[src/rtl/cpu_pkg.sv]
// Shared core package: instruction widths, NOP encoding, fetch FSM states and
// the opcode constants consumed by the main control decoder.
package cpu_pkg;

  localparam int INSTR_W = 32;
  localparam int OPC_W   = 6;

  localparam logic [INSTR_W-1:0] NOP_INSTR = 32'h0000_0000;

  typedef enum logic [1:0] {
    FETCH = 2'd0,
    HOLD  = 2'd1,
    DROP  = 2'd2
  } fetch_state_e;

  localparam logic [OPC_W-1:0] OPC_RTYPE = 6'h00;
  localparam logic [OPC_W-1:0] OPC_J     = 6'h02;
  localparam logic [OPC_W-1:0] OPC_JAL   = 6'h03;
  localparam logic [OPC_W-1:0] OPC_BEQ   = 6'h04;
  localparam logic [OPC_W-1:0] OPC_BNE   = 6'h05;
  localparam logic [OPC_W-1:0] OPC_ADDI  = 6'h08;
  localparam logic [OPC_W-1:0] OPC_LW    = 6'h23;
  localparam logic [OPC_W-1:0] OPC_SW    = 6'h2B;

  function automatic logic [OPC_W-1:0] opcode_of(input logic [INSTR_W-1:0] instr);
    return instr[INSTR_W-1 -: OPC_W];
  endfunction

endpackage

[src/rtl/fetch_skid.sv]
// One-entry skid buffer holding an instruction word and its pc+4 while the
// IF/ID register is stalled. Clear wins over load, load wins over drain.
module fetch_skid
  import cpu_pkg::*;
#(
  parameter int ADDR_W = 32
) (
  input  logic               clk,
  input  logic               rst,
  input  logic               load,
  input  logic               drain,
  input  logic               clear,
  input  logic [INSTR_W-1:0] load_instr,
  input  logic [ADDR_W-1:0]  load_pc4,
  output logic               valid,
  output logic [INSTR_W-1:0] instr,
  output logic [ADDR_W-1:0]  pc4
);

  always_ff @(posedge clk or posedge rst) begin
    if (rst) begin
      valid <= 1'b0;
      instr <= NOP_INSTR;
      pc4   <= '0;
    end else if (clear) begin
      valid <= 1'b0;
    end else if (load) begin
      valid <= 1'b1;
      instr <= load_instr;
      pc4   <= load_pc4;
    end else if (drain) begin
      valid <= 1'b0;
    end
  end

endmodule

[src/rtl/fetch_stage.sv]
// Instruction-fetch stage: PC, imem req/ack handshake, redirect handling and the
// IF/ID register. Define FETCH_PERF_EN to add the perf_fetched/perf_stall counters.
//
// Handshake: imem_req is held with a stable imem_addr until imem_ack; a cycle with
// imem_req && imem_ack completes the transfer and imem_rdata is sampled that cycle.
module fetch_stage
  import cpu_pkg::*;
#(
  parameter int               ADDR_W   = 32,
  parameter logic [ADDR_W-1:0] RESET_PC = 32'h0000_0000
) (
  input  logic               clk,
  input  logic               rst,
  output logic               imem_req,
  output logic [ADDR_W-1:0]  imem_addr,
  input  logic               imem_ack,
  input  logic [INSTR_W-1:0] imem_rdata,
  input  logic               stall,
  input  logic               redirect_valid,
  input  logic [ADDR_W-1:0]  redirect_pc,
  output logic               if_valid,
  output logic [INSTR_W-1:0] if_instr,
  output logic [ADDR_W-1:0]  if_pc4,
  output logic [OPC_W-1:0]   if_opcode,
  output fetch_state_e       dbg_state
`ifdef FETCH_PERF_EN
  ,
  output logic [31:0]        perf_fetched,
  output logic [31:0]        perf_stall
`endif
);

  localparam logic [ADDR_W-1:0] ALIGN_MASK = ~ADDR_W'(3);

  fetch_state_e      state_q, state_d;
  logic [ADDR_W-1:0] pc_q, pc_d, tgt_q, tgt_d;
  logic [ADDR_W-1:0] pc_plus4, redirect_tgt;
  logic              if_block, accept_mem, if_load;
  logic              skid_load, skid_drain, skid_clear;
  logic              skid_valid;
  logic [INSTR_W-1:0] skid_instr;
  logic [ADDR_W-1:0] skid_pc4;

  assign pc_plus4     = pc_q + ADDR_W'(4);
  assign redirect_tgt = redirect_pc & ALIGN_MASK;
  assign if_block     = if_valid && stall;

  // Gating with rst keeps the request low throughout reset and lets it rise in
  // the very first cycle after release.
  assign imem_req  = !rst && (state_q != HOLD);
  assign imem_addr = pc_q;
  assign if_opcode = opcode_of(if_instr);
  assign dbg_state = state_q;

  always_comb begin
    state_d    = state_q;
    pc_d       = pc_q;
    tgt_d      = tgt_q;
    accept_mem = 1'b0;
    skid_load  = 1'b0;
    skid_drain = 1'b0;
    skid_clear = 1'b0;
    case (state_q)
      FETCH: begin
        if (imem_ack) begin
          if (redirect_valid) begin
            pc_d = redirect_tgt;
          end else if (if_block) begin
            skid_load = 1'b1;
            pc_d      = pc_plus4;
            state_d   = HOLD;
          end else begin
            accept_mem = 1'b1;
            pc_d       = pc_plus4;
          end
        end else if (redirect_valid) begin
          // Request stays outstanding on the old address; target waits in tgt_q.
          tgt_d   = redirect_tgt;
          state_d = DROP;
        end
      end
      HOLD: begin
        if (redirect_valid) begin
          skid_clear = 1'b1;
          pc_d       = redirect_tgt;
          state_d    = FETCH;
        end else if (!stall) begin
          skid_drain = 1'b1;
          state_d    = FETCH;
        end
      end
      DROP: begin
        if (imem_ack) begin
          pc_d    = redirect_valid ? redirect_tgt : tgt_q;
          state_d = FETCH;
        end else if (redirect_valid) begin
          tgt_d = redirect_tgt;
        end
      end
      default: state_d = FETCH;
    endcase
  end

  always_ff @(posedge clk or posedge rst) begin
    if (rst) begin
      state_q <= FETCH;
      pc_q    <= RESET_PC & ALIGN_MASK;
      tgt_q   <= '0;
    end else begin
      state_q <= state_d;
      pc_q    <= pc_d;
      tgt_q   <= tgt_d;
    end
  end

  fetch_skid #(.ADDR_W(ADDR_W)) u_skid (
    .clk        (clk),
    .rst        (rst),
    .load       (skid_load),
    .drain      (skid_drain),
    .clear      (skid_clear),
    .load_instr (imem_rdata),
    .load_pc4   (pc_plus4),
    .valid      (skid_valid),
    .instr      (skid_instr),
    .pc4        (skid_pc4)
  );

  assign if_load = !redirect_valid && !if_block &&
                   (accept_mem || (skid_drain && skid_valid));

  // Redirect flush beats a stall hold, which beats a load or bubble.
  always_ff @(posedge clk or posedge rst) begin
    if (rst) begin
      if_valid <= 1'b0;
      if_instr <= NOP_INSTR;
      if_pc4   <= '0;
    end else if (redirect_valid) begin
      if_valid <= 1'b0;
      if_instr <= NOP_INSTR;
    end else if (if_block) begin
      if_valid <= 1'b1;
    end else if (accept_mem) begin
      if_valid <= 1'b1;
      if_instr <= imem_rdata;
      if_pc4   <= pc_plus4;
    end else if (skid_drain && skid_valid) begin
      if_valid <= 1'b1;
      if_instr <= skid_instr;
      if_pc4   <= skid_pc4;
    end else begin
      if_valid <= 1'b0;
      if_instr <= NOP_INSTR;
    end
  end

`ifdef FETCH_PERF_EN
  always_ff @(posedge clk or posedge rst) begin
    if (rst) begin
      perf_fetched <= '0;
      perf_stall   <= '0;
    end else begin
      if (if_load)  perf_fetched <= perf_fetched + 32'd1;
      if (if_block) perf_stall   <= perf_stall + 32'd1;
    end
  end
`endif

endmodule

[config.mk]
export PLATFORM = sky130hd
export DESIGN_NAME = fetch_stage
export DESIGN_NICKNAME = d
export VERILOG_FILES = /design/src/rtl/cpu_pkg.sv /design/src/rtl/fetch_skid.sv /design/src/rtl/fetch_stage.sv
export SDC_FILE = /design/constraint.sdc
export NUM_CORES = 1
export LEC_CHECK = 0
export ABC_AREA = 1
export CORE_MARGIN = 3
export CORE_UTILIZATION = 55
export CTS_BUF_LIST = sky130_fd_sc_hd__clkbuf_4
export DETAILED_ROUTE_END_ITERATION = 12
export GPL_ROUTABILITY_DRIVEN = 0
export GPL_TIMING_DRIVEN = 0
export PLACE_DENSITY = 0.86
export SYNTH_ARGS = -nofsm -noshare
export SYNTH_HDL_FRONTEND = slang
export SYNTH_SLANG_ARGS = --single-unit
[constraint.sdc]
create_clock -name clk -period 7.9 [get_ports clk]
set_input_delay 0.79 -clock clk [delete_from_list [all_inputs] [get_ports clk]]
set_output_delay 0.79 -clock clk [all_outputs]
set_load 0.01 [all_outputs]
==> results.json, run 1 <==
{
  "arrival_ns": 2.68,
  "setup_viol": 0,
  "clockPowerShare_pct": 13.5,
  "cts-resized-gates": 0,
  "synth_edf_count": 0,
  "syn_inst": 1291,
  "hold_class": "reg2reg",
  "utilization_pct": 70.49,
  "synth_top_area_share_pct": 48.53,
  "synth_seq_cells": 196,
  "die_h_um": 141.6,
  "cts_tree": "yes",
  "drt_wl_total_um": 28130,
  "fin_nets": 1556,
  "cts_root_buffer": "clkbuf_4",
  "critical_path_class": "reg2out",
  "drive_gt1_share_pct": 7.358,
  "peakVddDrop_mv": 0.1850,
  "cts_hold_buf": 0,
  "p_comb_share_pct": 45.7,
  "cp_common_cell": "clkbuf_1",
  "critPathSlowestCell": "clkdlybuf4s50_1",
  "crit_fanout": 10,
  "clkTransAtPathRegs_ns": 0.16,
  "syn-num-nets": 1365,
  "min_period_over_period_pct": 43.88,
  "ys_types": 35,
  "drt_first_pass_iters": 7,
  "worst_pin_slew_ns": 0.7099,
  "drt_iter0_drc": 936,
  "grt_max_degree": 128,
  "syn-cell-area_sq_um": 10110,
  "synth_area_leaders": "dfrtp_1 (49%), nand2_1 (16%), o21ai_0 (8.2%)",
  "cts_setup_buffers": 0,
  "grt_util_all_layers_pct": 28.21,
  "grt_overflow": 0,
  "yosysMostFrequentCell": "nand2_1",
  "initial_core_util_pct": 57.24,
  "fmax_ghz": 0.2885,
  "synth_top_cells_by_count": "nand2_1 (430), dfrtp_1 (196), o21ai_0 (165), inv_1 (105), a21oi_1 (60)",
  "grt_pass1_wl_um": 45480,
  "rrSetupSlack_ns": 5.68,
  "die_area_sq_um": 20040,
  "via_per_inst": 5.612,
  "drc_errors": 0,
  "preCtsSetupSlack_ns": 5.117,
  "status": "finished clean",
  "antenna_left": 0,
  "synth.largest_area_cell": "dfrtp_1",
  "antenna_found_initial": 1,
  "crit_family": "buffers and inverters",
  "hold_viol": 0,
  "synthArstFlopShare_pct": 100.0,
  "setup_slack_ns": 4.434,
  "final_max_slew_viol_count": 0,
  "cts-htree-levels": 4,
  "maxCapViolCount": 0,
  "die_w_um": 141.6,
  "slowest_delay_ns": 0.49,
  "vias": 9658,
  "path_cells": "inv_1 -> ha_1 -> clkbuf_1 -> clkbuf_1 -> nor2_1 -> clkdlybuf4s50_1",
  "syn2layout_area_growth_pct": 23.14,
  "ios": 175,
  "seqPwrFrac_pct": 40.7,
  "wl_per_cell_um": 16.34,
  "numCtsBuffers": 17,
  "worstSetupEndpointType": "primary output",
  "placedCellCount": 1688,
  "cts_num_sinks": 196,
  "synth_seq_area_share_pct": 48.53,
  "clock_path_buffers": 2,
  "grt_pass1_vias": 8998,
  "leakagePower_nw": 5.783,
  "core_sq_um": 17660,
  "cp_num_buf_inv": 4,
  "ys_warn_count": 0,
  "clk-insertion-delay-late_ns": 0.59,
  "skew_ns": 0.02520,
  "hpwl_um": 21710,
  "switchingPower_mw": 1.808,
  "critPathLaunchType": "register",
  "relSlewSlack_pct": 52.67,
  "final.setup.tns_ns": 0,
  "synth_ff_type": "dfrtp_1",
  "cp_data_required_time_ns": 7.11,
  "num_rows": 48,
  "rsz0062_at_grt": "no",
  "swShare_pct": 43.40,
  "layoutNonFillerInstCount": 1721,
  "p_int_mw": 2.358,
  "syn_area_per_cell_sq_um": 7.829,
  "port_buffers": 171,
  "power_density_nw_per_um2": 334.7,
  "period_needed_ns": 3.466
}
[cell type report]
type                       instances  area (sq um)
buffer                            83         397.9
sequential                       196          4905
clock buffer                      17         127.6
timing repair buffer             172          1739
tap                              225         281.5
clock inverter                    15         180.2
fill                            1358          5211
antenna                            1         2.502
multi-input combinational        899          4380
inverter                         113         431.7
[layer usage]
layer | wire [um] | GRT usage (%) | up-vias | part of all wire, %
met2 | 13230 | 46.03 | 527 | 47
met4 | 765 | 9.343 | 0 | 2.7
met5 | 0 | 0 | - | 0
met3 | 2696 | 5.258 | 69 | 9.6
met1 | 11440 | 38.34 | 4484 | 41
li1 | - | - | 4578 | -
[cells in the final DEF (no fill, tap or decap), drive strengths merged]
cell and count:
a31oi 6, a211oi 1, and2 3, clkbuf 61, a21oi 60, ha 5
nand3b 7, buf 40, o211ai 32, xor2 12, nand4 2, diode 1
clkinv 4, a22oi 21, bufinv 1, xnor2 3, nor2 57, nor3 1
o21ai 186, dfrtp 196, o2111ai 1, clkdlybuf4s50 171, nand3 56, nand2 438
inv 121, clkinvlp 2, a21boi 8
[power groups by stage]
| stage | registers, mW | clock network (mW) | logic (mW) |
|---|---|---|---|
| final | 1.70 | 0.564 | 1.90 |
| after detailed placement | 1.71 | 0 | 1.88 |
| after global placement | 1.69 | 0 | 1.82 |
| after CTS | 1.69 | 0.570 | 1.89 |
| after global routing | 1.74 | 0.612 | 2.12 |
| after floorplan | 1.71 | 0 | 1.06 |
[worst reg2reg max path, delay by kind of cell, from the launching register on]
kind / cells / cell delay (ns)
DFF: 1 / 0.47
buffers and inverters: 4 / 0.81
adders and majority gates: 1 / 0.15
AOI/OAI and AO/OA: 2 / 0.37
and+or+nand+nor: 3 / 0.37
[registers in the layout, indices dropped and copies added, names as in the netlist]
| register | count |
|---|---|
| tgt_q | 32 |
| if_valid | 1 |
| imem_addr | 32 |
| if_pc4 | 32 |
| dbg_state | 2 |
| if_instr | 32 |
| u_skid.instr | 32 |
| u_skid.valid | 1 |
| u_skid.pc4 | 32 |
[final timing paths]
check	from	to	cells after the start
max in group asynchronous	rst	imem_addr[10]	3
worst min-delay path	if_pc4[26]	if_pc4[26]	2
min in group asynchronous	rst	tgt_q[31]	2
worst min register to register	if_pc4[26]	if_pc4[26]	2
worst max register to register	dbg_state[1]	if_pc4[15]	10
worst max-delay path	dbg_state[1]	imem_req	6
[through the flow]
stage | cell area, sq um | hold WS, ns | power [mW]
floorplan | 10110 | 0.4438 | 2.768
global placement | 12100 | 0.4581 | 3.509
detailed placement | 12140 | 0.4649 | 3.588
CTS | 12440 | 0.5043 | 4.146
global route | 12450 | 0.5213 | 4.473
finish | 12450 | 0.4995 | 4.166
[cells by family (layout without fill, tap and decap cells)]
logic type	Yosys count	count (layout)	synth area share (%)
simple gates	564	564	23.73
compound gates	315	315	17.24
flops	196	196	48.53
buf+inv	196	400	8.133
xor+xnor	15	15	1.745
fa+ha+maj	5	5	0.6190
other cells	0	1	0
No activity file was read; power rests on OpenSTA's default activity.
==> run 2, diff against run 1 <==
--- a/config.mk
+++ b/config.mk
@@ -7,12 +7,12 @@
 export LEC_CHECK = 0
 export ABC_AREA = 1
 export CORE_MARGIN = 3
-export CORE_UTILIZATION = 55
+export CORE_UTILIZATION = 50
 export CTS_BUF_LIST = sky130_fd_sc_hd__clkbuf_4
 export DETAILED_ROUTE_END_ITERATION = 12
 export GPL_ROUTABILITY_DRIVEN = 0
 export GPL_TIMING_DRIVEN = 0
-export PLACE_DENSITY = 0.86
+export PLACE_DENSITY = 0.82
 export SYNTH_ARGS = -nofsm -noshare
 export SYNTH_HDL_FRONTEND = slang
 export SYNTH_SLANG_ARGS = --single-unit
==> constraint.sdc (replaced) <==
create_clock -name clk -period 3.16 [get_ports clk]
set_input_delay 0.316 -clock clk [delete_from_list [all_inputs] [get_ports clk]]
set_output_delay 0.316 -clock clk [all_outputs]
set_load 0.01 [all_outputs]
==> run 2 against run 1 <==
Sequential power rose by 150%. Hold slack got worse by 0.32 ns. Largest cell class unchanged. Clock skew barely moved. Critical endpoint unchanged. Critical path type unchanged. Count of clock-buffer cells in the layout did not move. Non-clock buffer count rose by 4. Via count fell by 1.9%. Power rose by 150%. Design area rose by 0.88%.
==> results.json, run 2 (same netlist as run 1, synthesis figures left out) <==
{
  "status": "finished clean",
  "p_int_mw": 5.894,
  "seqPwrFrac_pct": 41.0,
  "wl_per_cell_um": 16.02,
  "die_area_sq_um": 21960,
  "maxCapViolCount": 0,
  "grt_max_degree": 43,
  "hold_class": "in2async",
  "power_density_nw_per_um2": 824.0,
  "swShare_pct": 43.04,
  "hpwl_um": 22240,
  "cp_data_required_time_ns": 2.84,
  "grt_pass1_vias": 9225,
  "clk-insertion-delay-late_ns": 0.59,
  "drt_iter0_drc": 729,
  "syn2layout_area_growth_pct": 24.23,
  "die_w_um": 148.2,
  "dpl-instance-area_sq_um": 12260,
  "initial_core_util_pct": 51.43,
  "arrival_ns": 2.71,
  "grt_util_all_layers_pct": 25.94,
  "peakVddDrop_mv": 0.4189,
  "grt_pass1_wl_um": 46080,
  "ios": 175,
  "vias": 9474,
  "layout_common_cells": "nand2_1 (430), dfrtp_1 (196), clkdlybuf4s50_1 (171), o21ai_0 (165), inv_1 (104)",
  "p_comb_share_pct": 45.7,
  "drc_errors": 0,
  "final.setup.tns_ns": 0,
  "preCtsSetupSlack_ns": 0.8350,
  "cts_hold_buf": 0,
  "p_total_mw": 10.35,
  "clkTransAtPathRegs_ns": 0.18,
  "cts_root_buffer": "clkbuf_4",
  "fin_area_sq_um": 12560,
  "drt_wl_total_um": 28280,
  "grt_overflow": 0,
  "worstSetupEndpointType": "primary output",
  "rsz0062_at_grt": "no",
  "fmax_ghz": 0.3306,
  "cts_num_sinks": 196,
  "clockPowerShare_pct": 13.3,
  "antenna_left": 0,
  "hold_viol": 0,
  "setup_slack_ns": 0.1351,
  "leakagePower_nw": 5.811,
  "cts-htree-levels": 4,
  "fin_nets": 1560,
  "die_h_um": 148.2,
  "skew_ns": 0.02531,
  "setup_viol": 0,
  "antenna_found_initial": 1,
  "clock_path_buffers": 2,
  "period_needed_ns": 3.025,
  "core_sq_um": 19650,
  "switchingPower_mw": 4.453,
  "critical_path_class": "reg2out",
  "cts_setup_buffers": 0,
  "critPathLaunchType": "register",
  "drive_gt1_share_pct": 7.605,
  "final_max_slew_viol_count": 0,
  "crit_fanout": 10,
  "cts_tree": "yes",
  "worst_pin_slew_ns": 0.7291,
  "numCtsBuffers": 17,
  "cts-resized-gates": 0,
  "relSlewSlack_pct": 51.29,
  "min_period_over_period_pct": 95.72,
  "via_per_inst": 5.368,
  "port_buffers": 171,
  "drt_first_pass_iters": 5,
  "num_rows": 51,
  "final_common_cell": "nand2_1"
}
run 2: cell type report:
class / count / area [sq um]
Sequential cell: 196 / 4905
Clock inverter: 15 / 163.9
Multi-Input combinational cell: 899 / 4380
Tap cell: 265 / 331.6
Fill cell: 1744 / 7098
Inverter: 113 / 427.9
Clock buffer: 17 / 127.6
Antenna cell: 1 / 2.502
Timing Repair Buffer: 176 / 1819
Buffer: 83 / 397.9
run 2: power groups by stage:
stage | registers [mW] | logic [mW] | clock network, mW
finish | 4.24 | 4.73 | 1.38
global placement | 4.23 | 4.54 | 0
detailed placement | 4.28 | 4.69 | 0
floorplan | 4.28 | 2.64 | 0
global route | 4.33 | 5.29 | 1.50
CTS | 4.22 | 4.71 | 1.41
run 2: metal layers:
metal  GRT usage [%]  wire (um)
met3           4.357       2270
met1           34.11      11710
met2           43.71      13430
met4           9.284        879
met5               0          0
run 2: critical path, stage by stage (launching register included):
cell and delay (ns):
dfrtp_1 0.46, inv_1 0.13, ha_1 0.16, clkbuf_1 0.31
clkbuf_1 0.46, nor2_1 0.10, clkdlybuf4s50_1 0.49
run 2: per-stage QoR:
step                      std cells  hold WS, ns  util [%]
after floorplan                1291       0.4438         -
after CTS                      1764       0.1245     63.87
after global routing           1765       0.1708     63.88
after global placement         1727       0.4586     61.84
after detailed placement       1732       0.4638     62.39
final                          1765       0.1757     63.88
run 2: path summary, 6_finish.rpt:
| check | from | slack [ns] | depth (start not counted) | to |
|---|---|---|---|---|
| worst max-delay path | dbg_state[1] | 0.14 | 6 | imem_req |
| worst min-delay path | rst | 0.18 | 2 | tgt_q[6] |
| worst max register to register | dbg_state[1] | 0.86 | 10 | if_pc4[17] |
| worst min register to register | if_pc4[11] | 0.50 | 2 | if_pc4[11] |
| max in group asynchronous | rst | 1.92 | 5 | if_instr[2] |
| min in group clk | redirect_valid | 0.18 | 4 | if_valid |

::::

In the material above, transcribe exactly the lines beginning at the one with "redirect_tgt : tgt_q;" and ending at the one with "export VERILOG_FILES = /design/src/rtl/cpu_pkg.sv", both included.

__ANSWER BOX__
          pc_d    = redirect_valid ? redirect_tgt : tgt_q;
          state_d = FETCH;
        end else if (redirect_valid) begin
          tgt_d = redirect_tgt;
        end
      end
      default: state_d = FETCH;
    endcase
  end

  always_ff @(posedge clk or posedge rst) begin
    if (rst) begin
      state_q <= FETCH;
      pc_q    <= RESET_PC & ALIGN_MASK;
      tgt_q   <= '0;
    end else begin
      state_q <= state_d;
      pc_q    <= pc_d;
      tgt_q   <= tgt_d;
    end
  end

  fetch_skid #(.ADDR_W(ADDR_W)) u_skid (
    .clk        (clk),
    .rst        (rst),
    .load       (skid_load),
    .drain      (skid_drain),
    .clear      (skid_clear),
    .load_instr (imem_rdata),
    .load_pc4   (pc_plus4),
    .valid      (skid_valid),
    .instr      (skid_instr),
    .pc4        (skid_pc4)
  );

  assign if_load = !redirect_valid && !if_block &&
                   (accept_mem || (skid_drain && skid_valid));

  // Redirect flush beats a stall hold, which beats a load or bubble.
  always_ff @(posedge clk or posedge rst) begin
    if (rst) begin
      if_valid <= 1'b0;
      if_instr <= NOP_INSTR;
      if_pc4   <= '0;
    end else if (redirect_valid) begin
      if_valid <= 1'b0;
      if_instr <= NOP_INSTR;
    end else if (if_block) begin
      if_valid <= 1'b1;
    end else if (accept_mem) begin
      if_valid <= 1'b1;
      if_instr <= imem_rdata;
      if_pc4   <= pc_plus4;
    end else if (skid_drain && skid_valid) begin
      if_valid <= 1'b1;
      if_instr <= skid_instr;
      if_pc4   <= skid_pc4;
    end else begin
      if_valid <= 1'b0;
      if_instr <= NOP_INSTR;
    end
  end

`ifdef FETCH_PERF_EN
  always_ff @(posedge clk or posedge rst) begin
    if (rst) begin
      perf_fetched <= '0;
      perf_stall   <= '0;
    end else begin
      if (if_load)  perf_fetched <= perf_fetched + 32'd1;
      if (if_block) perf_stall   <= perf_stall + 32'd1;
    end
  end
`endif

endmodule

[config.mk]
export PLATFORM = sky130hd
export DESIGN_NAME = fetch_stage
export DESIGN_NICKNAME = d
export VERILOG_FILES = /design/src/rtl/cpu_pkg.sv /design/src/rtl/fetch_skid.sv /design/src/rtl/fetch_stage.sv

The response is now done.